Dataset items
====

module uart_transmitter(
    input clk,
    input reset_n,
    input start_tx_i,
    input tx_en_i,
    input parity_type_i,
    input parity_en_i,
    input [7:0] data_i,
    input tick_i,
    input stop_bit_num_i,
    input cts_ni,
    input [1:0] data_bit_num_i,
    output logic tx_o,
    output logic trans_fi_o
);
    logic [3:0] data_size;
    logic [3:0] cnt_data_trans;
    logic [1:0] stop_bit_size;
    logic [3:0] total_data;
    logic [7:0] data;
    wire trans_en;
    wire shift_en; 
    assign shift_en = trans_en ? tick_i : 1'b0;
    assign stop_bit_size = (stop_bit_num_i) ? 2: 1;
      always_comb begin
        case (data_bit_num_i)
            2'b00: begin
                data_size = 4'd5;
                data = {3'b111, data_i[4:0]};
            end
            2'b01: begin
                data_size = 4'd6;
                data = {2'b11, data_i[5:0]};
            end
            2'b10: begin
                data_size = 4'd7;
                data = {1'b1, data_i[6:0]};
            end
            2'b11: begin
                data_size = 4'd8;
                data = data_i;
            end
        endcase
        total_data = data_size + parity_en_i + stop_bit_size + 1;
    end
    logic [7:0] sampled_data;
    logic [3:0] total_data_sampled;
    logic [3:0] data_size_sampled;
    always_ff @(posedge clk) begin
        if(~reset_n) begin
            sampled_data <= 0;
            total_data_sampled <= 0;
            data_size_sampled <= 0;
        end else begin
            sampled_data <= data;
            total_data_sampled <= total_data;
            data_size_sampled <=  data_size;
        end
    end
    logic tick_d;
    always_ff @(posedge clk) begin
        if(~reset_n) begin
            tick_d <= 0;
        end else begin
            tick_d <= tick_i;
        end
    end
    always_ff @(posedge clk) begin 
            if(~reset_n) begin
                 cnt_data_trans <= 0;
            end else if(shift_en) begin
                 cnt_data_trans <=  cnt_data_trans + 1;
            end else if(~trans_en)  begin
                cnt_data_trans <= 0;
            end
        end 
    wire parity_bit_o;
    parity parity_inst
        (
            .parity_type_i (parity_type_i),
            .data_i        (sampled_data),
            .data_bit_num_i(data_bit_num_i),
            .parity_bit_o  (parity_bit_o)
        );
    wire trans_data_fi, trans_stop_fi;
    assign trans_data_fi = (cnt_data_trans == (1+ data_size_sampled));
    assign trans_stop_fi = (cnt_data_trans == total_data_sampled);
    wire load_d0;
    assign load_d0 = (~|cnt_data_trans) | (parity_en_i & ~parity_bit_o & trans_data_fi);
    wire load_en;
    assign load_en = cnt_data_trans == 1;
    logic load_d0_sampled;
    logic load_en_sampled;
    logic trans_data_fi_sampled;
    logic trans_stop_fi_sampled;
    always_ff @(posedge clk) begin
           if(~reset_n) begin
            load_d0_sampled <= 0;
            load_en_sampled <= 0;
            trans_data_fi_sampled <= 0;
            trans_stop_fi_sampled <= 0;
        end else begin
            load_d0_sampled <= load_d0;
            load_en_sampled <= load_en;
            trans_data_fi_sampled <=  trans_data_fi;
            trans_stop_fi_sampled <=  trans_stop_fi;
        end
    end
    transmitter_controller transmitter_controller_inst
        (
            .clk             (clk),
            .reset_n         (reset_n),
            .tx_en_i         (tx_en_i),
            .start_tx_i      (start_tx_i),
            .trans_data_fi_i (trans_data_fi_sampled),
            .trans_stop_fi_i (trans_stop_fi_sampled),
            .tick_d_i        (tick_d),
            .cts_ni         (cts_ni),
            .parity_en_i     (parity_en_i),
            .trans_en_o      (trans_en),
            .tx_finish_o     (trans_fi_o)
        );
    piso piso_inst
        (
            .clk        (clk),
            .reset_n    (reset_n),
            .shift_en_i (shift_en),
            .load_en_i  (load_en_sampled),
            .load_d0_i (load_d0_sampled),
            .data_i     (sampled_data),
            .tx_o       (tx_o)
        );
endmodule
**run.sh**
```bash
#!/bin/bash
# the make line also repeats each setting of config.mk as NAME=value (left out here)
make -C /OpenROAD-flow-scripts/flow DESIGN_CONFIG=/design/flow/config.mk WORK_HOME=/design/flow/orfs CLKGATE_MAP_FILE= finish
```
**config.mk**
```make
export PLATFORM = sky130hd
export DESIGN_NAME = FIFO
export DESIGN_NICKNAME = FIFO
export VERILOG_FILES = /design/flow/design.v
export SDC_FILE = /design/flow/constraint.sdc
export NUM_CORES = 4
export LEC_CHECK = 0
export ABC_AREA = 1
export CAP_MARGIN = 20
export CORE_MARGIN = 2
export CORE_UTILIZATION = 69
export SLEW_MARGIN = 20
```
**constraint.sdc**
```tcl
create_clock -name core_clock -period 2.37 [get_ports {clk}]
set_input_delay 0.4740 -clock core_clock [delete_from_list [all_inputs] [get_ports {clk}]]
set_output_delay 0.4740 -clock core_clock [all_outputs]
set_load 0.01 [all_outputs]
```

====

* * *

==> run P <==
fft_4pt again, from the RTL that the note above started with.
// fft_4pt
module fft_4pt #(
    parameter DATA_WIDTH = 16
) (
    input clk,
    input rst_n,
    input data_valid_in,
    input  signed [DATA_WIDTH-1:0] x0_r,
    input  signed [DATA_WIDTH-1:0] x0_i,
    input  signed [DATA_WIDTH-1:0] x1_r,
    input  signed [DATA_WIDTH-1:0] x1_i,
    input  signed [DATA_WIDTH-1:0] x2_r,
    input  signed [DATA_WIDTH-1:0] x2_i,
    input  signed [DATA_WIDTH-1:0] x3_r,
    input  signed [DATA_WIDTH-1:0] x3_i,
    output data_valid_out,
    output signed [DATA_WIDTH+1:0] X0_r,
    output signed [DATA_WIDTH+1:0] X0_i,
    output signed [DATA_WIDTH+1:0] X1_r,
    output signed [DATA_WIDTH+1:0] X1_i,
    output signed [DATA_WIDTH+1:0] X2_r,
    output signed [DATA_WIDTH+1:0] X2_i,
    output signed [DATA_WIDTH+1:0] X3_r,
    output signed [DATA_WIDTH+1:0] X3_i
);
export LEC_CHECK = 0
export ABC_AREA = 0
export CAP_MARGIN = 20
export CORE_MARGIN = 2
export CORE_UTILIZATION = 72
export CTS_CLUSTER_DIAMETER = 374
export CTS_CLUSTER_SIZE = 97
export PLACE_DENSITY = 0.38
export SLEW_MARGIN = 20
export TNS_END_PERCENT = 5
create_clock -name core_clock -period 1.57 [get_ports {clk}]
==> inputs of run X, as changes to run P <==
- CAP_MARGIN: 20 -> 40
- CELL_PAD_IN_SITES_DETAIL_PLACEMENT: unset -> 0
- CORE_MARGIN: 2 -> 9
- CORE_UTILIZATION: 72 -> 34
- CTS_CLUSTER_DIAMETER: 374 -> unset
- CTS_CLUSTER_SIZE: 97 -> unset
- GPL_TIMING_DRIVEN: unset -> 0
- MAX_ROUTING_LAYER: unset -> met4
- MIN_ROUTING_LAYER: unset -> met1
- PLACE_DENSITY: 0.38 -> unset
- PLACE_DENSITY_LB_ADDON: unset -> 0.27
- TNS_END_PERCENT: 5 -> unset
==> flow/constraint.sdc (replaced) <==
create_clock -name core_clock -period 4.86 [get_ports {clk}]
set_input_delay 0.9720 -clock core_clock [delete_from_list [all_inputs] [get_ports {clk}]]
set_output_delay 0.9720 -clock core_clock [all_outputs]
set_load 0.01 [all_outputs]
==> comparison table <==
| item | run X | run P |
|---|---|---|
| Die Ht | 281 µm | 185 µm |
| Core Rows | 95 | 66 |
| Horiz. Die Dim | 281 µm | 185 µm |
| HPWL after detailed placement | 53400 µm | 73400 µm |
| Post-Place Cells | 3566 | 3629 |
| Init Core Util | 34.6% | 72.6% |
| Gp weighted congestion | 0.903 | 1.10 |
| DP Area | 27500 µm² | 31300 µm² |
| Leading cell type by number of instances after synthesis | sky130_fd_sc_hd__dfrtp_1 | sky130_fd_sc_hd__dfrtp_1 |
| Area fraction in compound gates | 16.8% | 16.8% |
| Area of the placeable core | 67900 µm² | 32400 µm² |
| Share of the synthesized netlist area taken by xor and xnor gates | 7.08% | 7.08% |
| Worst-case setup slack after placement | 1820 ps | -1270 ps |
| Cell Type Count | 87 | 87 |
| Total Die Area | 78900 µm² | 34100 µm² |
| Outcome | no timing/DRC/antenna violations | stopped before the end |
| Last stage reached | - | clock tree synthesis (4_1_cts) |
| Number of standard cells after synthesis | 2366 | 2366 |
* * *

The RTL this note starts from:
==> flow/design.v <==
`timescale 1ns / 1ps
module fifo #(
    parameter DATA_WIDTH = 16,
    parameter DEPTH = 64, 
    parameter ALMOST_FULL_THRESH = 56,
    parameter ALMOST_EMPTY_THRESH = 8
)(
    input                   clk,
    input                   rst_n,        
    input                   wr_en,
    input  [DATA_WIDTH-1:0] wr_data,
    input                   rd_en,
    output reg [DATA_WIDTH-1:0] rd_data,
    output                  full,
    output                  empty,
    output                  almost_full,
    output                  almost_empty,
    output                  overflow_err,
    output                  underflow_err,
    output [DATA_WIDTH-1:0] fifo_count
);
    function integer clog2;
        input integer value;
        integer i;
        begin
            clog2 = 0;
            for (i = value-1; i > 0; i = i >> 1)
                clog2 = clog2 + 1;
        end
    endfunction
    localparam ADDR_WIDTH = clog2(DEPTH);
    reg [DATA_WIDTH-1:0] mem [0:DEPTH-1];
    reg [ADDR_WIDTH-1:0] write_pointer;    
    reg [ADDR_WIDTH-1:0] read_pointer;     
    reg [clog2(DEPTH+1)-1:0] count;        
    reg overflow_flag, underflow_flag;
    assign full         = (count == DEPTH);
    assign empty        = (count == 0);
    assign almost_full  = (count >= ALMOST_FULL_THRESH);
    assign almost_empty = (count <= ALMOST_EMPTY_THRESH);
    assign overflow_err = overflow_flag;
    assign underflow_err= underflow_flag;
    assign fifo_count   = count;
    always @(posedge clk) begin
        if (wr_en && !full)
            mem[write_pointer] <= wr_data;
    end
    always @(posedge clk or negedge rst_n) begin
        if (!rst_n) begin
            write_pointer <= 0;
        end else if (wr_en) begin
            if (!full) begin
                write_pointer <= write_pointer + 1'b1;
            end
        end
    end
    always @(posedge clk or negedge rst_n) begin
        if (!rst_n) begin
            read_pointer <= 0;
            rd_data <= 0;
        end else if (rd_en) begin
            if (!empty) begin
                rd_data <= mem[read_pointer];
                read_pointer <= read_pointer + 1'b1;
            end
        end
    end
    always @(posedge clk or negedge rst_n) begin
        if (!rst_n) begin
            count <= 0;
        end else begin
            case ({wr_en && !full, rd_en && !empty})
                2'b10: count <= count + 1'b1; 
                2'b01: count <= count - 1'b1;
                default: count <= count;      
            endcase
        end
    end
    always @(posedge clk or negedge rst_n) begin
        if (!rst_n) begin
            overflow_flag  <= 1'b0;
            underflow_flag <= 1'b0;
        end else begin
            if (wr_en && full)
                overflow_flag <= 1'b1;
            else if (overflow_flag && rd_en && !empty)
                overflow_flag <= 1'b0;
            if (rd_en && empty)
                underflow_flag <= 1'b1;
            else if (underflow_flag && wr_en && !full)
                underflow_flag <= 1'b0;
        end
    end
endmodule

====

INSTRUCTIONS TO FOLLOW
Search the data for the word "parameter" and copy each line where it appears.

RESULT BELOW
    parameter DATA_WIDTH = 16
    parameter DATA_WIDTH = 16,
    parameter DEPTH = 64, 
    parameter ALMOST_FULL_THRESH = 56,
    parameter ALMOST_EMPTY_THRESH = 8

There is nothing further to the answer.